*** GIVEN RECORDS ***
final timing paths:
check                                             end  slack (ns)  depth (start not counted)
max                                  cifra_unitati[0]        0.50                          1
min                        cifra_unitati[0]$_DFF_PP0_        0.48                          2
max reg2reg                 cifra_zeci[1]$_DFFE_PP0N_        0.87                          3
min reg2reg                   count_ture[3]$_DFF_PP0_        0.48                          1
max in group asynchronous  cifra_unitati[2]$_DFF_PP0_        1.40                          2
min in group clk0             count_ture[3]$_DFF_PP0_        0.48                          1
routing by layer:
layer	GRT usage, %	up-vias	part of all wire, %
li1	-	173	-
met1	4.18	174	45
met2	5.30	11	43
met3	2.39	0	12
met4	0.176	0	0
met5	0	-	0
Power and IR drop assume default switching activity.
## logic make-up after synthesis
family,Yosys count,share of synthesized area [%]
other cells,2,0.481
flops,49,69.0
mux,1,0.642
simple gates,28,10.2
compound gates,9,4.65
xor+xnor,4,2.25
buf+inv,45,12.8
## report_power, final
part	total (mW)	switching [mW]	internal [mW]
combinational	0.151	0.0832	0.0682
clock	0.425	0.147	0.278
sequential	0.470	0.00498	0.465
<file path="flow/design.v">
module RAM #(parameter CHOOSE = 1)(
input	[31:0]	data_in,
input	[2:0]	address_in,
input			write_en,
input			clk,
output	[31:0]	data_out
);
reg [31:0]	MEMORY	[0:7];
reg	[31:0]	data_out_reg;
always @(posedge clk) begin
  if(write_en)
    MEMORY[address_in] <= data_in;
  data_out_reg <= MEMORY[address_in];
end
assign data_out = data_out_reg;
endmodule 
</file>
<file path="flow/run.sh">
#!/bin/bash
# OpenROAD 26Q1-2900-gdf79404cd8, Yosys 0.63+post, stock flow scripts
make -C /OpenROAD-flow-scripts/flow DESIGN_CONFIG=/design/flow/config.mk WORK_HOME=/design/flow/orfs finish
</file>
<file path="flow/config.mk">
export PLATFORM = sky130hd
export DESIGN_NAME = RAM
export DESIGN_NICKNAME = RAM
export VERILOG_FILES = /design/flow/design.v
export SDC_FILE = /design/flow/constraint.sdc
export NUM_CORES = 4
export LEC_CHECK = 1
export CORE_UTILIZATION = 50
</file>
<file path="flow/constraint.sdc">
current_design RAM

set clk_period 7.2
set clk_io_pct 0.2

create_clock -name clk0 -period $clk_period [get_ports {clk}]

set non_clock_inputs [all_inputs -no_clocks]
set_input_delay [expr $clk_period * $clk_io_pct] -clock clk0 $non_clock_inputs
set_output_delay [expr $clk_period * $clk_io_pct] -clock clk0 [all_outputs]
</file>
==> run notes <==
flow finished, numbers: GRT Util Overall 19.4%, tool warnings 25, dominant logic cell type in the layout edfxtp_1, DRT antenna net count 0, Post-synth area hogs edfxtp_1 (73%), mux4_1 (10%), dfxtp_1 (6.1%), max reg flops 256, Slew HR 47.9%, number of inserted diodes 0, Latency at later pin 0.54 ns, hold_buf cts 0, Final Wtd Congestion 0.771, initial core utilization ~51%, Comb power frac 5.3%, syn_area_per_cell 23.2 µm², Root Buffer Master clkbuf_16, CTS tree built, dpl hpwl 9410 µm, min-delay src MEMORY[4][17], Max-area cell share 73.2%, H-tree depth 1, Final Instance Count excl. Fillers 837, Setup TNS 0 ns, grt total ovfl 0, Setup crit end kind register, Max-Cap Viols 0, actual slew at the worst max-slew pin slightly below 0.8 ns, Syn Inst Count 453, largest net degree at the start of global routing around 56, Top Layout Cells edfxtp_1 (256), clkdlybuf4s50_1 (65), mux4_1 (41), crit-path most repeated cell buf_4, Die Ht 147 µm, DRC viols 0, distinct lib cells 24, DP Worst Slack 3.54 ns, Seq pwr share 53.6%, switch share between 10% and 20%, Final Max Tran Viols 0, Setup WS post-layout 4.14 ns, cell taking the most area after synthesis edfxtp_1, post-CTS setup buffer count 0, initial antenna violation count 0, Arr. time, crit path 3.48 ns, FF-to-FF setup slack 5.92 ns, Reg-to-Reg Start MEMORY[6][11], Setup Skew 0.0136 ns, post-cts resize count 0, CP max stage cell mux4_1, CP required 7.62 ns, layout cells sized above 1 18.3%, Num Clock Sinks 288, yosys stat chip area 10500 µm², worst-path cell chain buf_4, buf_4, mux4_1, mux2_2, FP Rows 52, Top delay family on crit path buffers and inverters, DR vias/cell 5.60, pwr dens 284 nW/µm², Highest Clock Rate about 0.33 GHz, Hold Slack 0.473 ns, Static Leak 4.16 nW, Final Hold Vio Count 0, Worst Path Buf+Inv 2, # Cells Yosys 453, Ys Warns 1, CP Launch Type primary input, clock power share 41.0%, Area Growth Syn to Fin 18.8%, status complete, no violations, drt wl/cell 21.2 µm, #FFs+latches synth ~290, worst r2r dst data_out_reg[11], via count around 4700, global-route wire length before repair 27800 µm, CTS buffer count 29, fin crit share 42.6%, Reg2Reg Depth 2, worst hold path class reg -> reg, input/output buffers just under 70, num ports 69, RSZ-0062 raised after global routing false, Die Wd between 100 and 150 µm, WL final 17700 µm, core area roughly 20000 µm², Worst Hold End data_out_reg[17], Max rail drop VDD 0.000240 V, critical path's largest stage delay 0.64 ns, CTS clk-pin slew, worst paths ~0.060 ns, Post-synth seq share just under 80%, vias in the first global route just over 5000, min Tclk post-route 3.06 ns, Net Sw Power 0.680 mW, iteration count of the initial detailed-routing pass 4, First DRT Iteration DRCs 320, CP Launch Point address_in[0], mapped cell area 10500 µm², type of the worst setup path in -> reg, Die Area 21600 µm², Internal 2.87 mW, Bufs on Longest Clock Path 3, Final Setup Violations 0, Hold Crit Depth 2, Worst Path Max Fanout 36, Placed Cells 783
==> flow/design.v <==
module SevenSegDecoder(
  input  [3:0] io_sw,
  output [6:0] io_seg
);
  wire [6:0] _GEN_0 = 4'hf == io_sw ? 7'h71 : 7'h0;  
  wire [6:0] _GEN_1 = 4'he == io_sw ? 7'h79 : _GEN_0;  
  wire [6:0] _GEN_2 = 4'hd == io_sw ? 7'h5e : _GEN_1;  
  wire [6:0] _GEN_3 = 4'hc == io_sw ? 7'h39 : _GEN_2;  
  wire [6:0] _GEN_4 = 4'hb == io_sw ? 7'h7c : _GEN_3;  
  wire [6:0] _GEN_5 = 4'ha == io_sw ? 7'h5f : _GEN_4;  
  wire [6:0] _GEN_6 = 4'h9 == io_sw ? 7'h6f : _GEN_5;  
  wire [6:0] _GEN_7 = 4'h8 == io_sw ? 7'h7f : _GEN_6;  
  wire [6:0] _GEN_8 = 4'h7 == io_sw ? 7'h7 : _GEN_7;  
  wire [6:0] _GEN_9 = 4'h6 == io_sw ? 7'h7d : _GEN_8;  
  wire [6:0] _GEN_10 = 4'h5 == io_sw ? 7'h6d : _GEN_9;  
  wire [6:0] _GEN_11 = 4'h4 == io_sw ? 7'h66 : _GEN_10;  
  wire [6:0] _GEN_12 = 4'h3 == io_sw ? 7'h4f : _GEN_11;  
  wire [6:0] _GEN_13 = 4'h2 == io_sw ? 7'h5b : _GEN_12;  
  wire [6:0] _GEN_14 = 4'h1 == io_sw ? 7'h6 : _GEN_13;  
  wire [6:0] sevSeg = 4'h0 == io_sw ? 7'h3f : _GEN_14;  
  assign io_seg = ~sevSeg;  
endmodule
module CountSevenSeg(
  input        clock,
  input        reset,
  output [6:0] io_seg,
  output [3:0] io_an
);
  wire [3:0] sevensegdec_io_sw;  
  wire [6:0] sevensegdec_io_seg;  
  reg [3:0] count;  
  reg [25:0] reg1;  
  wire [25:0] _reg1_T_1 = reg1 - 26'h1;  
  wire [3:0] _count_T_1 = count + 4'h1;  
  SevenSegDecoder sevensegdec (  
    .io_sw(sevensegdec_io_sw),
    .io_seg(sevensegdec_io_seg)
  );
  assign io_seg = sevensegdec_io_seg;  
  assign io_an = 4'he;  
  assign sevensegdec_io_sw = count;  
  always @(posedge clock) begin
    if (reset) begin  
      count <= 4'h0;  
    end else if (reg1 == 26'h0) begin  
      count <= _count_T_1;  
    end
    if (reset) begin  
      reg1 <= 26'h2faf080;  
    end else if (reg1 == 26'h0) begin  
      reg1 <= 26'h2faf080;  
    end else begin
      reg1 <= _reg1_T_1;  
    end
  end
endmodule
==> flow/run.sh <==
#!/bin/bash
# OpenROAD 26Q1-2900-gdf79404cd8, Yosys 0.63+post, stock flow scripts
make -C /OpenROAD-flow-scripts/flow DESIGN_CONFIG=/design/flow/config.mk WORK_HOME=/design/flow/orfs finish
==> flow/config.mk <==
export PLATFORM = sky130hd
export DESIGN_NAME = CountSevenSeg
export DESIGN_NICKNAME = CountSevenSeg
export VERILOG_FILES = /design/flow/design.v
export SDC_FILE = /design/flow/constraint.sdc
export NUM_CORES = 4
export LEC_CHECK = 1
export CORE_AREA = 10 10 97 97
export DIE_AREA = 0 0 107 107
==> flow/constraint.sdc <==
current_design CountSevenSeg

set clk_period 6.6
set clk_io_pct 0.2

create_clock -name clk0 -period $clk_period [get_ports {clock}]

set non_clock_inputs [all_inputs -no_clocks]
set_input_delay [expr $clk_period * $clk_io_pct] -clock clk0 $non_clock_inputs
set_output_delay [expr $clk_period * $clk_io_pct] -clock clk0 [all_outputs]
==> run notes <==
Update from the flow run.

Setup repair after global routing left no endpoint under its margin. The die outline area is 11,400 sq um. Of the total power, the share spent switching nets is 27.6%. The highest-utilization routing layer at the global route stage is met2. The report puts the cell count of the worst reg-to-reg path at 7. The routed via count divided by cell count is 4.31. In this run the standard cell core region covers 7290 sq um. The minimum period implied by the final worst setup slack is 3.57 ns. Per the repair_timing log after CTS, setup buffers inserted total 0.

The layout summary lists the proportion of cells stronger than drive strength 1 as 6.28%. The total power after layout is 0.000406 W. The detail route stage leaves a number of antenna-violating nets equal to 0. The total number of placement rows is 31.

The script parses the final routing iteration and logs DRC violations as 0. In this run the deepest clock path goes through 2 buffers. The classification of the worst-slack hold path is register to register.

The worst setup path startpoint is count[0]. The worst clock skew is 0.00121 ns. The global router's overall resource usage is 5.61%. The power report attributes to the sequential group a share of 52.4%. Relative to the synthesized area, the layout overhead comes to 12.5%. The synthesis run shows the most used standard cells to be 31 x nor2_1, 30 x dfxtp_1, 20 x nand2_1. The first global-routing pass estimated 5630 microns of wire. The met3 usage in global routing is 1.52%. After synthesis, flip-flops and latches occupy 35.5% of the total area. Synthesis produced a netlist whose cell count is 204. The final weighted congestion in routability-driven placement is 0.791.

The CTS tree is yes. The max-slew violation count is 0. The number of gates resized after CTS was 0. The number of buffers inserted during clock tree synthesis is 5. The critical setup path kind is register to output pin. The internal power of the cells totals 0.000294 W. The floorplan step set the die width to 107 microns. Across all stage logs, warnings added up to 28. The floorplan step records an initial core utilization of 23.2%. The synthesized design spends more area on one cell type than any other, namely dfxtp_1. The hold buffer count at cts is 0. STA lists the startpoint of the worst register-to-register path as reg1[0].

The met2 global-route usage is 8.47%. The iteration count recorded for the first detailed-route pass is 4. The synthesis warning total is 1. The sum of negative setup slack is 0 ns. The switching power is 0.000112 W. Max-cap violations in this run came to 0.

The register-to-register path setup slack is 4.09 ns. The met1 track demand over resource in global routing is 8.15%. The most used flip-flop cell is dfxtp_1. The half-perimeter wire length after detailed placement is 2170 microns.

Yosys attributes the largest share of cell area to dfxtp_1 36%, xnor2_1 8.3%, nor2_1 6.9%, nand2_1 4.4%, nor3_1 3.8%. The power density over the cells is 213 nW/um^2. The detailed router placed 1,318 vias in this run. The final antenna diode tally reported by the flow is 0.

Yosys reports a chip area of 1690 sq um. Max fanout on the critical path was recorded as 11. Per the detailed-route log, wirelength across all metal layers totals 3000 microns. Per the synthesis report, the number of distinct cell types is 48.

Per the timing report, the achievable frequency comes out to 280 MHz. Per the skew report, the later register of the worst-skew pair sees a clock latency of 0.27 ns. STA classifies the critical path endpoint as an output pin. The largest net degree at the start of global routing is 19. According to the I/O placement log, the pin count is 13. The worst setup path is launched from a register. The share of the synthesized area in the top cell type is 35.5%. The most frequent cell after synthesis is nor2_1.

The count of clock tree sinks is 30. The tightest slew margin relative to the limit is 45.7%. The number of flip-flops and latches in the synthesized netlist is 30.

The flow reports that the clock network draws 32.9% of the design power. The maximum ir drop on the vdd rail is 0.0973 mV. The relative contribution of combinational cells to total power is 14.7%.

Per the finish-stage timing summary, setup violations number 0. The number of I/O port buffers is 8. The initial antenna violation count is 0. At the pin with the least slew margin, the transition time is 0.814 ns. The number of synthesized flops with an enable pin is 0. The overflow left after global routing is 0.

The critical path capture point is io_seg[4]. The endpoint arrival time on the critical path is 2.25 ns. The async set-or-reset flop fraction in the synthesized netlist is 0%. Fill cells in the final layout number 809. For the worst setup path, the data required time is 5.28 ns. After synthesis, the mean cell area works out to 8.29 sq um. In the Yosys report the total cell count is 204. Clock-pin slew was measured on the worst setup and hold paths at 0.06 ns. The number of violations reported at the end of detailed-routing iteration 0 is 53. Per the detail_route report, routed wire per instance is 9.80 microns. The via count of the first global-routing pass is 1,253. In this run the cell area of the synthesized design comes to 1690 sq um. The final hold violation count recorded for this run is 0.

The flow ran to the end, and the final reports show no timing, DRC or antenna violations. The analysis attributes to cell leakage a power of 0.612 nW. The final timing summary puts the cycle share of the worst path at 54.1%. The clock H-tree reported by CTS has 2 levels.

The root buffer cell chosen for the clock tree is clkbuf_8. The vertical die size is 107 microns. STA lists the endpoint of the worst register-to-register path as reg1[23].
==> flow/run.sh <==
#!/bin/bash
# OpenROAD 26Q1-2900-gdf79404cd8, Yosys 0.63+post, stock flow scripts
make -C /OpenROAD-flow-scripts/flow DESIGN_CONFIG=/design/flow/config.mk WORK_HOME=/design/flow/orfs finish
==> flow/config.mk <==
export PLATFORM = sky130hd
export DESIGN_NAME = digitaltube
export DESIGN_NICKNAME = digitaltube
export VERILOG_FILES = /design/flow/design.v
export SDC_FILE = /design/flow/constraint.sdc
export NUM_CORES = 4
export LEC_CHECK = 1
export CORE_UTILIZATION = 50
==> flow/constraint.sdc <==
current_design digitaltube

set clk_period 2.7
set clk_io_pct 0.2

create_clock -name clk0 -period $clk_period [get_ports {clk}]

set non_clock_inputs [all_inputs -no_clocks]
set_input_delay [expr $clk_period * $clk_io_pct] -clock clk0 $non_clock_inputs
set_output_delay [expr $clk_period * $clk_io_pct] -clock clk0 [all_outputs]
==> design/flow/design.v <==
`timescale 1ns / 1ps
module cashInput(
    input clk,
    input rst,
      (* clock_buffer_type = "none"*)  input [5:0] cash_Input,
    output reg [11:0] currency, 
    output  [5:0] cash_led 
    );
    reg [2:0] money_1_yuan   =  3'b0;
    reg [2:0] money_5_yuan   =  3'b0;
    reg [2:0] money_10_yuan  =  3'b0;
    reg [2:0] money_20_yuan  =  3'b0;
    reg [2:0] money_50_yuan  =  3'b0;
    reg [2:0] money_100_yuan =  3'b0;
    reg [7:0] total_amount  = 8'b0;
    always @(posedge cash_Input[0] or negedge rst)
        begin
            if(!rst)
            begin
                money_1_yuan <= 3'd0;
            end
            else if(cash_Input[0])
                        begin
                        money_1_yuan <= money_1_yuan + 1'b1;
                        end    
        end
    always @(posedge cash_Input[1] or negedge rst)
            begin
                if(!rst)
                begin
                    money_5_yuan   <=   3'd0;
                end
                else 
                  begin
                    if(cash_Input[1])
                    begin
                        money_5_yuan    <=  money_5_yuan + 1'b1;
                    end
                  end
            end
    always @(posedge cash_Input[2] or negedge rst)
                  begin
                      if(!rst)
                      begin
                          money_10_yuan   <=   3'd0;
                      end
                      else 
                        begin
                        if(cash_Input[2])
                          begin
                              money_10_yuan    <=  money_10_yuan + 1'b1;
                          end
                         end
                  end
    always @(posedge cash_Input[3] or negedge rst)
                          begin
                              if(!rst)
                              begin
                                  money_20_yuan <= 3'd0;
                              end
                              else 
                                begin
                                   if(cash_Input[3])
                                      begin
                                          money_20_yuan <= money_20_yuan + 1'b1;
                                      end
                                 end
                          end
    always @(posedge cash_Input[4] or negedge rst)
                   begin
                         if(!rst)
                         begin
                                 money_50_yuan   <=   3'd0; 
                         end
                         else 
                         begin
                            if(cash_Input[4])
                                begin
                                     money_50_yuan    <=  money_50_yuan + 1'b1;
                                end
                          end
                   end
    always @(posedge cash_Input[5] or negedge rst)
                   begin
                        if(!rst)
                            begin
                                  money_100_yuan   <=   4'd0;
                            end
                         else 
                         begin
                            if(cash_Input[5])
                                  begin
                                         money_100_yuan    <=  money_100_yuan + 1'b1;
                                    end
                               end
                         end        
   always @(posedge clk or negedge rst)
    begin
        if(!rst)
            total_amount <= 0;
        else
        begin
         total_amount   =  money_1_yuan + money_5_yuan *5 + money_10_yuan * 10 + money_20_yuan *20 + money_50_yuan*50 + money_100_yuan *100;
        end
       end
        integer i ;
    always @(total_amount)
        begin
            currency = 12'd0;
                for (i = 7; i>=0; i = i-1)
                    begin
                        if(currency[11:8]   >= 5)
                            currency[11:8] = currency[11:8] +3;
                        if(currency[7:4] >= 5)
                            currency[7:4] = currency[7:4] + 3;
                        if(currency[3:0] >= 5)
                            currency[3:0] = currency[3:0] + 3; 
                        currency[11:8] = currency[11:8] << 1;
                        currency[8] = currency[7];
                        currency[7:4] = currency[7:4] << 1;
                        currency[4] = currency[3];
                        currency[3:0] = currency[3:0] << 1;
                        currency[0] = total_amount[i];   
                    end
        end
        assign cash_led = cash_Input;
endmodule
==> design/flow/run.sh <==
#!/bin/bash
# OpenROAD 26Q1-2900-gdf79404cd8, Yosys 0.63+post, stock flow scripts
make -C /OpenROAD-flow-scripts/flow DESIGN_CONFIG=/design/flow/config.mk WORK_HOME=/design/flow/orfs finish
==> design/flow/config.mk <==
export PLATFORM = sky130hd
export DESIGN_NAME = cashInput
export DESIGN_NICKNAME = cashInput
export VERILOG_FILES = /design/flow/design.v
export SDC_FILE = /design/flow/constraint.sdc
export NUM_CORES = 4
export LEC_CHECK = 1
export CORE_UTILIZATION = 30
==> design/flow/constraint.sdc <==
current_design cashInput

set clk_period 6.9
set clk_io_pct 0.2

create_clock -name clk0 -period $clk_period [get_ports {cash_Input}]
create_clock -name clk1 -period $clk_period [get_ports {clk}]

set non_clock_inputs [all_inputs -no_clocks]
set_input_delay [expr $clk_period * $clk_io_pct] -clock clk0 $non_clock_inputs
set_output_delay [expr $clk_period * $clk_io_pct] -clock clk0 [all_outputs]
==> run notes <==
fresh numbers from the pnr run: status finished, final reports clean, worst path bufs/invs 4, Yosys warnings 1, average wire per standard cell 12.2 µm, data required time of the worst path 5.52 ns, remaining global-route overflow 0, endpoint of the worst hold path money_1_yuan[2]$_DFF_PN0_, number of I/O pins 26, kind of capture point of the worst setup path output port, number of hold violations in the final report 0, number of maximum-capacitance violations 0, register bit total from synthesis 26, signed area change from the synthesized netlist to the final layout 32.4%, hold depth 1, cells after synthesis 278, Critical Path Max Stage Delay 0.47 ns, Worst-path clk slew 0.04 ns, launching element of the worst setup path total_amount[5]$_DFF_PN0_, fp util 31.5%, gate family responsible for the most delay along the worst path AND-OR/OR-AND gates, HPWL reported at the end of detailed placement 3.84 mm, sequential element share of the synthesized area 23.2%, Fin Setup TNS 0 ns, kind of critical path reg -> out, critical path depth 24, vias per std cell 4.93, number of global-route vias before repair 2352, number of non-filler instances in the completed layout 442, proportion of layout cells with a drive suffix above 1 23.1%, CTS tree done, number of synthesized flops with an enable pin 0, core area 8890 µm², routed vias 2181, maximum vdd drop 258 µV, worst reg2reg path startpoint money_10_yuan[0]$_DFF_PN0_, antenna violations before repair 0, overall power of the completed layout 804 µW, Cell Type Count 62, total cells reported by yosys after synthesis 278, Most common cell on crit path sky130_fd_sc_hd__ha_1, cell area power density 217 nW/µm², post-layout instance area 3710 µm², Max-Slew Margin vs Limit 62.9%, wire length of the first global-routing pass 9.45 mm, n_diodes 0, worst-margin pin slew 0.552 ns, final count of pins violating max slew 0, PortBufs 17, top fanout value on the critical path 8, Leak Pwr 1.89 nW, RD Place Congestion 0.873, top_reg_cell synth sky130_fd_sc_hd__dfrtp_1, Hold-fix buffers, CTS 0, number of cell rows 34, launch point of the worst hold path money_1_yuan[2]$_DFF_PN0_, hold_ws 0.465 ns, area share, top type 23.2%, height of the chip 98.7 µm, data arrival time of the worst path 5.14 ns, capture instance of the worst register-to-register path total_amount[7]$_DFF_PN0_, Avg Synthesized Cell Area 10.1 µm², Post-Route Skew 0.000606 ns, total global-route track usage 12.3%, count of routing violations after the opening detailed-route iteration 55, cells on worst reg2reg path 14, register-to-register setup slack 2.92 ns, placement-stage cell area 3050 µm², share of flip-flops with an asynchronous set or reset after synthesis 100%, maximum number of pins on one net before global-route repair 27, stage-log warning count 231, count of nets left with antenna violations after detail routing 0, synthesized chip area reported by yosys 2800 µm², leading area contributor after synthesis sky130_fd_sc_hd__dfrtp_1, class of the worst hold path reg -> reg, cell breakdown of the critical path inv_1 > ha_1 > inv_1 > ha_1 > a21o_4 > xnor2_4 > ha_1 > nor2b_4 > a211o_2 > a211oi_4 > inv_1 > ha_1 > nor2b_4 > nor2_1 > mux2i_4 > nand2_1 > ha_1 > a21o_2 > nand2_1 > o21a_1 > a221o_1 > nand3_1 > o21ai_0 > clkdlybuf4s50_1, die span in x 98.7 µm, slowest stage cell, crit path sky130_fd_sc_hd__clkdlybuf4s50_1, most area-consuming cells after synthesis sky130_fd_sc_hd__dfrtp_1 (23%), sky130_fd_sc_hd__ha_1 (17%), sky130_fd_sc_hd__fa_1 (13%), critical path launch point type flip-flop, cell area after synthesis 2800 µm², placed cell count 394, Routed WL 5.38 mm, detailed-route DRC error count 0, setup-violating endpoint count in the final report 0, TritonRoute pass-1 iters 4, chip footprint 9740 µm²
per-layer routing:
layer  share of wire [%]  vias up  track usage [%]
met3                 5.1       14             4.62
li1                    -     1079                -
met5                   0        -                0
met1                  45     1020             15.9
met2                  47       68             17.8
met4                 2.9        0             7.46
report_power, final:
group	leakage [nW]	switching, mW	total, mW	internal, mW
Sequential	0.351	0	0.154	0.154
Combinational	1.23	0.00290	0.00377	0.000867
Clock	0.311	0.0978	0.646	0.549
Total	1.89	0.101	0.804	0.703
how the worst max path moves through the flow:
stage         slack [ns]     endpoint
finish              0.38  currency[6]
global route       -0.02  currency[6]
CTS                 0.07  currency[6]
cell usage after synthesis (3+ instances only):
cell and n:
sky130_fd_sc_hd__fa_1 18, sky130_fd_sc_hd__clkbuf_1 3, sky130_fd_sc_hd__ha_1 37, sky130_fd_sc_hd__nand4_1 4, sky130_fd_sc_hd__nor2_1 12, sky130_fd_sc_hd__o2111ai_1 3
sky130_fd_sc_hd__o22ai_1 3, sky130_fd_sc_hd__dfrtp_1 26, sky130_fd_sc_hd__buf_4 9, sky130_fd_sc_hd__o21ai_0 4, sky130_fd_sc_hd__inv_1 39, sky130_fd_sc_hd__xor2_1 9
sky130_fd_sc_hd__xnor2_1 13, sky130_fd_sc_hd__nand2_1 13, sky130_fd_sc_hd__nor3_1 4, sky130_fd_sc_hd__mux2i_1 5, sky130_fd_sc_hd__o21bai_1 6, sky130_fd_sc_hd__o21a_1 3
sky130_fd_sc_hd__a21oi_1 14
state kept, by name, summed over array words and instances, names as in the netlist:
| signal | cells |
|---|---|
| total_amount | 8 |
| money_100_yuan | 3 |
| money_10_yuan | 3 |
| money_1_yuan | 3 |
| money_20_yuan | 3 |
| money_50_yuan | 3 |
| money_5_yuan | 3 |
cell type report:
type | instances | area (µm²)
Sequential cell | 26 | 652
Timing Repair Buffer | 16 | 148
Inverter | 39 | 146
Tap cell | 108 | 135
Multi-Input combinational cell | 202 | 2010
Fill cell | 841 | 5180
Clock buffer | 51 | 619
metrics by stage:
step / setup WS [ns] / utilization, %
after floorplan: 1.15 / -
after global placement: 0.329 / 34.3
after detailed placement: 0.190 / 34.3
after CTS: 0.0719 / 40.6
after global routing: -0.0209 / 41.7
final: 0.378 / 41.7
logic make-up after synthesis:
group / synth area share, %
AND/OR/NAND/NOR: 9.59
flip-flops: 23.2
multiplexers: 2.99
buffers and inverters: 8.03
other: 0.134
AND-OR/OR-AND: 19.2
adder cells (fa/ha/maj): 29.4
XOR/XNOR: 7.45
layout by cell type (no fill, tap or decap), types with 5 or more instances in the layout:
cell type,n
sky130_fd_sc_hd__xnor2_1,13
sky130_fd_sc_hd__xor2_1,9
sky130_fd_sc_hd__nor2_1,12
sky130_fd_sc_hd__clkbuf_8,39
sky130_fd_sc_hd__clkbuf_1,6
sky130_fd_sc_hd__dfrtp_1,25
sky130_fd_sc_hd__fa_1,18
sky130_fd_sc_hd__ha_1,37
sky130_fd_sc_hd__nand2_1,12
sky130_fd_sc_hd__o21bai_1,6
sky130_fd_sc_hd__buf_4,5
sky130_fd_sc_hd__clkdlybuf4s50_1,17
sky130_fd_sc_hd__a21oi_1,13
sky130_fd_sc_hd__inv_1,39
repair_timing:
item	CTS	global route
buffers inserted	0	3
gates resized	1	14
gates cloned	0	0
endpoints found under the setup margin	1	8
Power figures rest on the tool's default switching activity, not on a simulated workload.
*** End of GIVEN RECORDS ***
EXERCISE AIM: For this exercise, please output exactly the lines above starting at the line with "after global routing: -0.0209 / 41.7" and ending at the line with "sky130_fd_sc_hd__a21oi_1,13", ends included.

EXPECTED OUTPUT:
after global routing: -0.0209 / 41.7
final: 0.378 / 41.7
logic make-up after synthesis:
group / synth area share, %
AND/OR/NAND/NOR: 9.59
flip-flops: 23.2
multiplexers: 2.99
buffers and inverters: 8.03
other: 0.134
AND-OR/OR-AND: 19.2
adder cells (fa/ha/maj): 29.4
XOR/XNOR: 7.45
layout by cell type (no fill, tap or decap), types with 5 or more instances in the layout:
cell type,n
sky130_fd_sc_hd__xnor2_1,13
sky130_fd_sc_hd__xor2_1,9
sky130_fd_sc_hd__nor2_1,12
sky130_fd_sc_hd__clkbuf_8,39
sky130_fd_sc_hd__clkbuf_1,6
sky130_fd_sc_hd__dfrtp_1,25
sky130_fd_sc_hd__fa_1,18
sky130_fd_sc_hd__ha_1,37
sky130_fd_sc_hd__nand2_1,12
sky130_fd_sc_hd__o21bai_1,6
sky130_fd_sc_hd__buf_4,5
sky130_fd_sc_hd__clkdlybuf4s50_1,17
sky130_fd_sc_hd__a21oi_1,13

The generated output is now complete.